Set Minimum Password Length Firebase Email & Password Authentication

Question

When using Firebase\'s Email & Password setting it seems like there are no security constraints on the password.

For example I could create the following user:

Answer 1

I would argue that implementing front-end validation here should be enough (at least in a big portion of applications).

If the purpose of this validation is to protect the user himself, then there is no harm in allowing a user to hack your app and set the password to password, go to a forum and post the credentials, and jump out of a window.

Answer 2

A FirebaseAuthWeakPasswordException is thrown when using a weak password (less than 6 chars) to create a new account or to update an existing account's password. Use getReason() to get a message with the reason the validation failed that you can display to your users.
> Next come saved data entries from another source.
`config.mk`:
```
export PLATFORM = sky130hd
export DESIGN_NAME = fft_stage_sequencer_flat
export DESIGN_NICKNAME = d
export VERILOG_FILES = /design/src/rtl/fft_stage_sequencer_pkg.sv /design/src/rtl/fft_stage_sequencer_if.sv /design/src/rtl/fft_addr_gen.sv /design/src/rtl/fft_stage_sequencer.sv /design/src/flat_wrapper.sv
export SDC_FILE = /design/constraint.sdc
export NUM_CORES = 1
export LEC_CHECK = 0
export CAP_MARGIN = 5
export CORE_MARGIN = 1.5
export CORE_UTILIZATION = 40
export CTS_CLUSTER_DIAMETER = 40
export DETAILED_ROUTE_END_ITERATION = 8
export MAX_ROUTING_LAYER = met4
export PLACE_DENSITY = 0.66
export SLEW_MARGIN = 20
export SYNTH_ARGS = -nofsm -noshare
export SYNTH_HDL_FRONTEND = slang
export SYNTH_HIERARCHICAL = 1
export SYNTH_SLANG_ARGS = --single-unit
```
`constraint.sdc`:
```
create_clock -name clk -period 9.8 [get_ports clk]
set_input_delay 1.47 -clock clk [delete_from_list [all_inputs] [get_ports clk]]
set_output_delay 1.47 -clock clk [all_outputs]
set_load 0.005 [all_outputs]
```
`src/rtl/fft_stage_sequencer_pkg.sv`:
```
// fft_stage_sequencer_pkg
//   Definitions shared by the FFT stage sequencer slice: the sequencer
//   state encoding, the default transform size, its stage count and the
//   default butterfly latency.
package fft_stage_sequencer_pkg;

  localparam int unsigned DEFAULT_N          = 1024;
  localparam int unsigned LOG2N              = $clog2(DEFAULT_N);
  localparam int unsigned DEFAULT_BF_LATENCY = 4;

  typedef enum logic [2:0] {
    S_IDLE  = 3'd0,
    S_READ  = 3'd1,
    S_DRAIN = 3'd2,
    S_SWAP  = 3'd3,
    S_DONE  = 3'd4
  } seq_state_t;

endpackage

```
`src/rtl/fft_stage_sequencer_if.sv`:
```
// fft_stage_sequencer_if
//   Memory-side bundle between the stage sequencer and the ping-pong
//   sample memory / twiddle ROM.
//   bank_sel  ping-pong bank select
//   rd_addr   read address
//   rd_valid  read data valid (one cycle after rd_addr)
//   rd_last   final operand of the stage, qualifies rd_valid
//   tw_addr   twiddle ROM index, aligned with rd_valid
//   wr_en     write enable
//   wr_addr   write address
//   master: driven by the sequencer; slave: observed by the memory side.
interface fft_stage_sequencer_if
  import fft_stage_sequencer_pkg::*;
#(
  parameter int unsigned ADDR_WIDTH = LOG2N
);

  logic                  bank_sel;
  logic [ADDR_WIDTH-1:0] rd_addr;
  logic                  rd_valid;
  logic                  rd_last;
  logic [ADDR_WIDTH-2:0] tw_addr;
  logic                  wr_en;
  logic [ADDR_WIDTH-1:0] wr_addr;

  modport master (
    output bank_sel, rd_addr, rd_valid, rd_last, tw_addr, wr_en, wr_addr
  );

  modport slave (
    input  bank_sel, rd_addr, rd_valid, rd_last, tw_addr, wr_en, wr_addr
  );

endinterface

```
`src/rtl/fft_addr_gen.sv`:
```
// fft_addr_gen
//   Combinational radix-2 operand address and twiddle index generator.
//   stage_i    stage index 0..ADDR_WIDTH-1
//   k_i        operand counter within the stage (pair b = k>>1, k[0] picks
//              top or bottom operand)
//   rd_addr_o  memory address of operand k
//   tw_addr_o  twiddle ROM index for pair b
module fft_addr_gen
  import fft_stage_sequencer_pkg::*;
#(
  parameter  int unsigned ADDR_WIDTH = LOG2N,
  localparam int unsigned SW         = $clog2(ADDR_WIDTH) + 1
) (
  input  logic [SW-1:0]         stage_i,
  input  logic [ADDR_WIDTH-1:0] k_i,
  output logic [ADDR_WIDTH-1:0] rd_addr_o,
  output logic [ADDR_WIDTH-2:0] tw_addr_o
);

  logic [ADDR_WIDTH-1:0] b;
  logic [ADDR_WIDTH-1:0] h;
  logic [ADDR_WIDTH-1:0] mask;
  logic [ADDR_WIDTH-1:0] top;
  logic [SW-1:0]         tw_shift;

  always_comb begin
    b    = {1'b0, k_i[ADDR_WIDTH-1:1]};
    h    = ADDR_WIDTH'(1) << stage_i;
    mask = h - ADDR_WIDTH'(1);
    // Insert a zero bit at position 'stage' of the pair index to get the
    // top operand; the bottom operand sits h above it.
    top  = ((b >> stage_i) << (stage_i + SW'(1))) | (b & mask);
    rd_addr_o = k_i[0] ? (top + h) : top;
    // The pair offset within its group is below h, so the shifted index
    // always fits in ADDR_WIDTH-1 bits.
    tw_shift  = SW'(ADDR_WIDTH - 1) - stage_i;
    tw_addr_o = (k_i[ADDR_WIDTH-1:1] & mask[ADDR_WIDTH-2:0]) << tw_shift;
  end

endmodule

```
`src/rtl/fft_stage_sequencer.sv`:
```
// fft_stage_sequencer
//   Sequences the LOG2N radix-2 stages of an in-place ping-pong FFT: streams
//   operand addresses to the memory, delays them through the butterfly
//   latency to produce write addresses, and swaps banks between stages.
//   clk    clock, rising edge
//   rst    asynchronous active-low reset
//   start  one-cycle request for a full transform (ignored unless idle)
//   stage  current stage index
//   busy   transform in progress (READ, DRAIN, SWAP)
//   done   one-cycle pulse after the final stage swap
//   mem    memory-side bundle (master modport)
module fft_stage_sequencer
  import fft_stage_sequencer_pkg::*;
#(
  parameter  int unsigned N          = DEFAULT_N,
  parameter  int unsigned ADDR_WIDTH = $clog2(N),
  parameter  int unsigned BF_LATENCY = DEFAULT_BF_LATENCY,
  localparam int unsigned SW         = $clog2(ADDR_WIDTH) + 1
) (
  input  logic                   clk,
  input  logic                   rst,
  input  logic                   start,
  output logic [SW-1:0]          stage,
  output logic                   busy,
  output logic                   done,
  fft_stage_sequencer_if.master  mem
);

  localparam int unsigned DEPTH      = 1 + BF_LATENCY;
  localparam int unsigned LAST_STAGE = ADDR_WIDTH - 1;
  localparam int unsigned CNT_W      = ADDR_WIDTH + 1;

  seq_state_t            state_q, state_d;
  logic [ADDR_WIDTH-1:0] k_q, k_d;
  logic [SW-1:0]         stage_q, stage_d;
  logic                  bank_q, bank_d;
  logic [CNT_W-1:0]      wr_cnt_q, wr_cnt_d;

  logic [ADDR_WIDTH-1:0] rd_addr_q;
  logic [ADDR_WIDTH-2:0] tw_cur_q;
  logic [ADDR_WIDTH-2:0] tw_addr_q;
  logic                  rd_valid_q;
  logic                  rd_last_q;
  logic                  busy_q;
  logic                  done_q;

  logic [ADDR_WIDTH-1:0] gen_addr;
  logic [ADDR_WIDTH-2:0] gen_tw;

  logic [DEPTH-1:0]      wv_q;
  logic [ADDR_WIDTH-1:0] wa_q [DEPTH];

  logic                  issue;

  // rd_addr_q holds the operand of the current READ cycle.
  assign issue = (state_q == S_READ);

  // Addresses are generated for the next cycle's stage/k so that rd_addr
  // is already valid in the first READ cycle after IDLE or SWAP.
  fft_addr_gen #(
    .ADDR_WIDTH (ADDR_WIDTH)
  ) u_addr_gen (
    .stage_i   (stage_d),
    .k_i       (k_d),
    .rd_addr_o (gen_addr),
    .tw_addr_o (gen_tw)
  );

  always_comb begin
    state_d  = state_q;
    k_d      = '0;
    stage_d  = stage_q;
    bank_d   = bank_q;
    wr_cnt_d = wr_cnt_q + CNT_W'(wv_q[DEPTH-1]);
    case (state_q)
      S_IDLE: begin
        if (start) begin
          state_d = S_READ;
          stage_d = '0;
        end
      end
      S_READ: begin
        k_d = k_q + ADDR_WIDTH'(1);
        if (k_q == ADDR_WIDTH'(N - 1)) begin
          state_d = S_DRAIN;
        end
      end
      S_DRAIN: begin
        // Leave as soon as the final write of the stage is on the bus,
        // so SWAP directly follows the last write cycle.
        if (wr_cnt_d == CNT_W'(N)) begin
          state_d = S_SWAP;
        end
      end
      S_SWAP: begin
        wr_cnt_d = '0;
        bank_d   = ~bank_q;
        if (stage_q < SW'(LAST_STAGE)) begin
          stage_d = stage_q + SW'(1);
          state_d = S_READ;
        end else begin
          state_d = S_DONE;
        end
      end
      S_DONE: begin
        state_d = S_IDLE;
      end
      default: begin
        state_d = S_IDLE;
      end
    endcase
  end

  always_ff @(posedge clk or negedge rst) begin
    if (!rst) begin
      state_q    <= S_IDLE;
      k_q        <= '0;
      stage_q    <= '0;
      bank_q     <= 1'b0;
      wr_cnt_q   <= '0;
      rd_addr_q  <= '0;
      tw_cur_q   <= '0;
      tw_addr_q  <= '0;
      rd_valid_q <= 1'b0;
      rd_last_q  <= 1'b0;
      busy_q     <= 1'b0;
      done_q     <= 1'b0;
    end else begin
      state_q  <= state_d;
      k_q      <= k_d;
      stage_q  <= stage_d;
      bank_q   <= bank_d;
      wr_cnt_q <= wr_cnt_d;
      if (state_d == S_READ) begin
        rd_addr_q <= gen_addr;
        tw_cur_q  <= gen_tw;
      end
      // One cycle of memory read latency.
      rd_valid_q <= issue;
      rd_last_q  <= issue && (k_q == ADDR_WIDTH'(N - 1));
      tw_addr_q  <= tw_cur_q;
      busy_q     <= (state_d inside {S_READ, S_DRAIN, S_SWAP});
      done_q     <= (state_d == S_DONE);
    end
  end

  // Write-back pipeline: read address delayed by read latency plus
  // butterfly latency, so results land in read order.
  always_ff @(posedge clk or negedge rst) begin
    if (!rst) begin
      wv_q <= '0;
      for (int unsigned i = 0; i < DEPTH; i++) begin
        wa_q[i] <= '0;
      end
    end else begin
      wv_q    <= {wv_q[DEPTH-2:0], issue};
      wa_q[0] <= rd_addr_q;
      for (int unsigned i = 1; i < DEPTH; i++) begin
        wa_q[i] <= wa_q[i-1];
      end
    end
  end

  assign stage        = stage_q;
  assign busy         = busy_q;
  assign done         = done_q;
  assign mem.bank_sel = bank_q;
  assign mem.rd_addr  = rd_addr_q;
  assign mem.rd_valid = rd_valid_q;
  assign mem.rd_last  = rd_last_q;
  assign mem.tw_addr  = tw_addr_q;
  assign mem.wr_en    = wv_q[DEPTH-1];
  assign mem.wr_addr  = wa_q[DEPTH-1];

endmodule

```
`src/flat_wrapper.sv`:
```
// flat-port wrapper written by rule: the top's interface ports become plain ports
module fft_stage_sequencer_flat import fft_stage_sequencer_pkg::*;
#(
  parameter  int unsigned N          = DEFAULT_N,
  parameter  int unsigned ADDR_WIDTH = $clog2(N),
  parameter  int unsigned BF_LATENCY = DEFAULT_BF_LATENCY,
  localparam int unsigned SW         = $clog2(ADDR_WIDTH) + 1
)
  (clk, rst, start, stage, busy, done, mem_bank_sel, mem_rd_addr, mem_rd_valid, mem_rd_last, mem_tw_addr, mem_wr_en, mem_wr_addr);
  fft_stage_sequencer_if #(.ADDR_WIDTH(ADDR_WIDTH)) mem_i ();
  input  logic clk;
  input  logic rst;
  input  logic start;
  output logic [SW-1:0] stage;
  output logic busy;
  output logic done;
  output wire logic [$bits(mem_i.bank_sel)-1:0] mem_bank_sel;
  output wire logic [$bits(mem_i.rd_addr)-1:0] mem_rd_addr;
  output wire logic [$bits(mem_i.rd_valid)-1:0] mem_rd_valid;
  output wire logic [$bits(mem_i.rd_last)-1:0] mem_rd_last;
  output wire logic [$bits(mem_i.tw_addr)-1:0] mem_tw_addr;
  output wire logic [$bits(mem_i.wr_en)-1:0] mem_wr_en;
  output wire logic [$bits(mem_i.wr_addr)-1:0] mem_wr_addr;
  assign mem_bank_sel = mem_i.bank_sel;
  assign mem_rd_addr = mem_i.rd_addr;
  assign mem_rd_valid = mem_i.rd_valid;
  assign mem_rd_last = mem_i.rd_last;
  assign mem_tw_addr = mem_i.tw_addr;
  assign mem_wr_en = mem_i.wr_en;
  assign mem_wr_addr = mem_i.wr_addr;
  fft_stage_sequencer #(.N(N), .ADDR_WIDTH(ADDR_WIDTH), .BF_LATENCY(BF_LATENCY)) u_core (.clk(clk), .rst(rst), .start(start), .stage(stage), .busy(busy), .done(done), .mem(mem_i));
endmodule
```
* Word-level counts from Yosys, hierarchy flattened
Index checks and enable logic that the tools add are counted.
** Word-level totals
- Input port bits :: 3
- Register bits :: 117
- Output and inout port bits :: 40
- Logic and storage cells :: 57
** Cells by class
- Add/subtract/negate cells :: 7
- Reduce and logical (&&, ||, !) cells :: 3
- Order comparisons :: 1
- Equal/unequal tests :: 9
- Bitwise gates (word level) :: 4
- Shift-type cells :: 4
- Mux-type cells :: 11
** Operator list (count)
- 10-bit 2-to-1 mux :: 2
- 3-bit by 2-bit equality test with 1-bit output, second input constant :: 4
- 3-bit 2-to-1 mux :: 4
- 3-bit one-hot mux with 4 select lines :: 1
- 11-bit by 1-bit adder with 11-bit output :: 1
- 11-bit equality test, second input constant :: 1
- 11-bit 2-to-1 mux :: 1
- 10-bit by 1-bit adder with 10-bit output, second input constant :: 1
- 10-bit adder :: 1
- 5-bit by 1-bit adder with 5-bit output, second input constant :: 2
- 9-bit by 10-bit AND with 10-bit output :: 1
- 10-bit equality test, second input constant :: 1
- 5-bit 2-to-1 mux :: 2
- 10-bit bitwise OR :: 1
- 5-bit one-hot mux with 2 select lines :: 1
- 1-bit by 5-bit << shifter with 10-bit output, first input constant :: 1
- 10-bit by 5-bit << shifter with 10-bit output :: 1
- 9-bit by 5-bit >> shifter with 10-bit output :: 1
- 10-bit by 1-bit subtractor with 10-bit output, second input constant :: 1
- 9-bit AND :: 1
- 9-bit by 5-bit << shifter with 9-bit output :: 1
- 3-bit by 1-bit equality test with 1-bit output, second input constant :: 2
- 5-bit by 4-bit less-than comparator with 1-bit output, second input constant :: 1
- 4-bit by 5-bit subtractor with 5-bit output, first input constant :: 1
- other kinds (5) :: 5

* Longest topological paths before layout
- Word-level depth :: 9
- Gate-level depth with buffers :: 26
- Depth with buffers taken out :: 23

* Modules after synthesis
The synthesis kept the hierarchy.
** Modules (own cells, without submodules)
- fft_stage_sequencer :: area an instance 4042.6 um^2, cells each 265, instances 1, sequential area each 2902.8 um^2
- fft_addr_gen :: area an instance 2010.7 um^2, cells each 295, instances 1, sequential area each 0.0 um^2

* Worst setup path before layout
No wires, ideal clock.
- Kind :: input port to flip-flop
- From :: input port start
- To :: register u_core.rd_addr_q[7], in the netlist u_core/mem.rd_addr[7]
- Data required time :: 9.675 ns
- Setup slack :: 3.621 ns
- Buffers on the path :: 4
- Stages :: 24
- Arrival :: 6.054 ns
- Setup time :: 0.125 ns
- Path through :: or4b_1 clkbuf_1 nand3_1 o21ai_0 buf_6 buf_4 inv_1 clkbuf_1 ha_1 nand2_1 ha_1 nor2b_1 a21oi_1 inv_1 ha_1 a21o_1 a21oi_1 nor2b_1 o221ai_1 a31o_1 a21oi_1 xnor2_1 mux2_2 mux2_4
** Between the ends
- Longest elaborated chain between the ends :: 8
- Elaborated cells on any way between the ends :: 14
- Those cells by class :: add/sub (3); eq/ne (1); shift (3); mux (5); bitwise (2)
** Ends and longest elaborated chain
- start: declaration :: line flat_wrapper.sv:13 : input logic start;
- 5-bit 2-to-1 mux (*) :: line fft_stage_sequencer.sv:77 : if (start) begin
- 5-bit one-hot mux with 2 select lines (*) :: line fft_stage_sequencer.sv:75 : case (state_q)
- net u_core.stage_d[0] :: line fft_stage_sequencer.sv:35 : logic [SW-1:0] stage_q, stage_d;
- branches (longest 5 deep; another with 10-bit adder)
- 10-bit 2-to-1 mux (*) :: line fft_addr_gen.sv:33 : rd_addr_o = k_i[0] ? (top + h) : top;
- net u_core.gen_addr[7] :: line fft_stage_sequencer.sv:47 : logic [ADDR_WIDTH-1:0] gen_addr;
- end signal: assignment :: line fft_stage_sequencer.sv:135 : rd_addr_q <= gen_addr;
- end: declaration :: line fft_stage_sequencer.sv:39 : logic [ADDR_WIDTH-1:0] rd_addr_q;
Mark *: on every way through the listed nets, which the timed path passes.
A chain may end at the register's enable or synchronous reset.

* Worst setup path after layout
Ends and elaborated chain as after synthesis.

==> results.rst <==
.. list-table::
   :header-rows: 1

   * - Metric
     - Value
   * - YS warnings
     - 6
   * - Worst max-slew margin expressed relative to the limit
     - 40.4%
   * - Routed len/inst
     - 16.7 um
   * - Setup slack at placement
     - 2.68 ns
   * - Max Fanout on Critical Path
     - 25
   * - Placed cell area
     - 6560 sq um
   * - RSZ-0062 raised after global routing
     - no
   * - Count of nets after finishing
     - 618
   * - Synthesized flop and latch total
     - between 100 and 150
   * - First-pass detailed-route iteration total
     - 8
   * - Hold buffers post-CTS
     - 0
   * - Number of DRC markers after the initial detailed-route iteration
     - approximately 360
   * - CTS tree
     - yes
   * - Worst ir drop on vdd
     - 0.107 mV
   * - Area leader, netlist
     - dfrtp_1
   * - Core ar.
     - between 10,000 and 15,000 sq um
   * - Predominant post-synthesis flop cell
     - dfrtp_1
   * - Gp weighted congestion
     - 0.954
   * - Antenna violations before repair
     - 0
   * - Part of the cycle the worst path needs
     - 69.1%
   * - Clk_lat worst skew
     - 0.41 ns
   * - Port buffer count
     - 42
   * - Critical path data arrival time
     - 7.06 ns
   * - CTS clock-pin slew for the worst setup and hold paths
     - roughly 0.05 ns
   * - Dpl hpwl
     - 9350 um
   * - Power per Cell Area
     - roughly 150 nW/um^2
   * - Highest clock rate
     - 148 MHz
   * - Via total after detailed routing
     - around 4,300
   * - Setup slack of the critical path after layout
     - slightly above 3 ns
   * - Cells along the critical path
     - clkdlybuf4s50_1 > or4b_1 > nand3_1 > nand2_1 > inv_2 > ha_1 > nand2_1 > ha_1 > nor2b_1 > a21oi_1 > inv_1 > ha_1 > a21o_1 > a21oi_1 > nor2b_1 > o221ai_1 > a31o_1 > a21oi_1 > xnor2_1 > mux2_2 > mux2_4
   * - Violated checks
     - design-rule violations
   * - Quantity of gates resized following cts
     - 0
   * - Antenna diode count
     - 0
   * - Mean number of vias per cell
     - between 5 and 6
   * - Post-synth net total
     - 585
   * - Pin slew with the least headroom to its limit
     - 0.891 ns
   * - Die outline height
     - 126 um
   * - Fraction of the yosys area taken by sequential cells
     - between 40 and 50%
   * - Setup crit end kind
     - register
   * - Final count of pins violating max slew
     - 0
   * - Post-CTS setup buffer count
     - 0
   * - CP max stage delay
     - between 0.5 and 0.6 ns
   * - Pin count of the biggest net entering global routing
     - 84
   * - Startpoint class of the critical path
     - primary input
   * - Slowest stage cell on the critical path
     - or4b_1
   * - Share of cells above drive strength 1
     - roughly 15%
   * - Number of sinks on the clock net
     - 116
   * - Leading post-synthesis cells by instance count
     - 116 x dfrtp_1, 56 x nor2_1, 35 x nand2_1, 27 x nand3_1, 25 x o21ai_0
   * - Total congestion overflow after global routing
     - 0
   * - Number of placed instances, taps included
     - 758
   * - Final setup TNS
     - 0 ns
   * - Asr flop ratio synth
     - 100%
   * - Routed Wire Length
     - about 13,000 um
   * - Fin crit period
     - 6.77 ns
   * - Antenna-violating nets left
     - 0
   * - Minimum setup slack among reg-to-reg paths
     - 3.82 ns
   * - Status
     - finished with violations
   * - Maximum buffer depth of the clock tree
     - 2
   * - Die Footprint
     - 15,900 sq um
   * - Number of rows created at floorplan
     - 44
   * - Most numerous cell in the Yosys netlist
     - dfrtp_1
   * - Post-synthesis cell count
     - between 500 and 600
   * - Avg Synthesized Cell Area
     - ~11 sq um
   * - Worst Path Required
     - 10.09 ns
   * - Total setup violations reported at the end of the flow
     - 0
   * - Type of the most critical hold path
     - register to register
   * - WS Path Type
     - primary input to register
   * - Starting Density
     - 41.3%
   * - Design area
     - slightly above 7000 sq um
   * - Share of Yosys cell area claimed by the top area cell type
     - 48.0%
   * - Number of design rule violations left after detail routing
     - 2
   * - Ports placed on the boundary
     - 43
   * - Die width
     - 126 um
   * - Max Clock Skew
     - 0.0100 ns
   * - Final cell utilization of the core
     - about 49%
   * - Vias in the first global route
     - between 4,000 and 5,000
   * - Final cell count without fillers
     - 789
   * - Number of library cell types mapped by synthesis
     - 69
   * - Number of synthesized flops with an enable pin
     - 0
   * - Hold violation count in the final report
     - 0
   * - Global router's overall resource usage
     - between 10% and 20%
   * - LEAKAGE
     - ~0.0033 uW
   * - Layout overhead on the synthesized area
     - 18.0%
   * - Wire length of the first global-routing pass
     - around 22,000 um
   * - Leading cell types by total area after synthesis
     - dfrtp_1 48%, mux2_4 5.2%, ha_1 4.3%
   * - CTS root buf
     - clkbuf_16
   * - Inserted Clock Buffers
     - 17
   * - Cell area after synthesis
     - 6050 sq um
   * - Max-cap violations
     - 0
   * - # H-tree levels
     - 4
==> stage by stage <==
stage | total power (uW) | hold slack, ns
4_1_cts | 1100 | 0.343
6_report | 1080 | 0.341
2_1_floorplan | 488 | 0.331
5_1_grt | 1130 | 0.351
3_3_place_gp | 498 | 0.332
3_5_place_dp | 498 | 0.335
==> worst max-delay path: cells and delay by family <==
kind	cells	cell delay [ns]
muxes	2	0.53
xor gates and xnor gates	1	0.08
and+or+nand+nor	6	1.62
buffers and inverters	3	1.02
adders and majority gates	3	0.99
AOI/OAI and AO/OA	6	1.34
==> final timing paths <==
kind	start	endpoint	cells past startpoint
max	start	u_core/mem.rd_addr[7]	21
min	u_core/wa_q[48]	u_core/wa_q[38]	0
max reg2reg	u_core/stage[2]	u_core/mem.rd_addr[7]	22
min reg2reg	u_core/wa_q[48]	u_core/wa_q[38]	0
max in group asynchronous	rst	u_core/tw_cur_q[2]	2
min in group asynchronous	rst	u_core/wr_cnt_q[7]	1
==> final cells by class <==
class                      instances  area (sq um)
sequential                       116          2900
timing repair buffer              49           474
clock inverter                     8           101
multi-input combinational        395          2900
inverter                          14          52.6
tap                              184           230
fill                            1305          7500
clock buffer                      23           478
==> cell families after synthesis <==
| group | Yosys count | share of synthesized area [%] |
|---|---|---|
| adder cells (fa/ha/maj) | 23 | 4.86 |
| AND/OR/NAND/NOR | 191 | 15.8 |
| buffers and inverters | 49 | 4.34 |
| flip-flops | 116 | 48.0 |
| XOR/XNOR | 38 | 5.62 |
| AO/OA/AOI/OAI | 93 | 10.6 |
| multiplexers | 50 | 10.8 |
See https://firebase.google.com/docs/reference/android/com/google/firebase/auth/FirebaseAuthWeakPasswordException for more details.

Answer 3

The problem is with the Reset Password form that Firebase sends. It would be nice to use it and not have to build this out as well.

Answer 4

There is currently no way to configure a minimum password length or strength for Firebase email+password Authentication.

You could build such a restriction into your app, but tech-savvy users can bypass that by calling the API. Or you could introduce a "isPasswordApproved" flag that only a server-side process can set, and then validate the password strength there. But neither of these sound very appealing.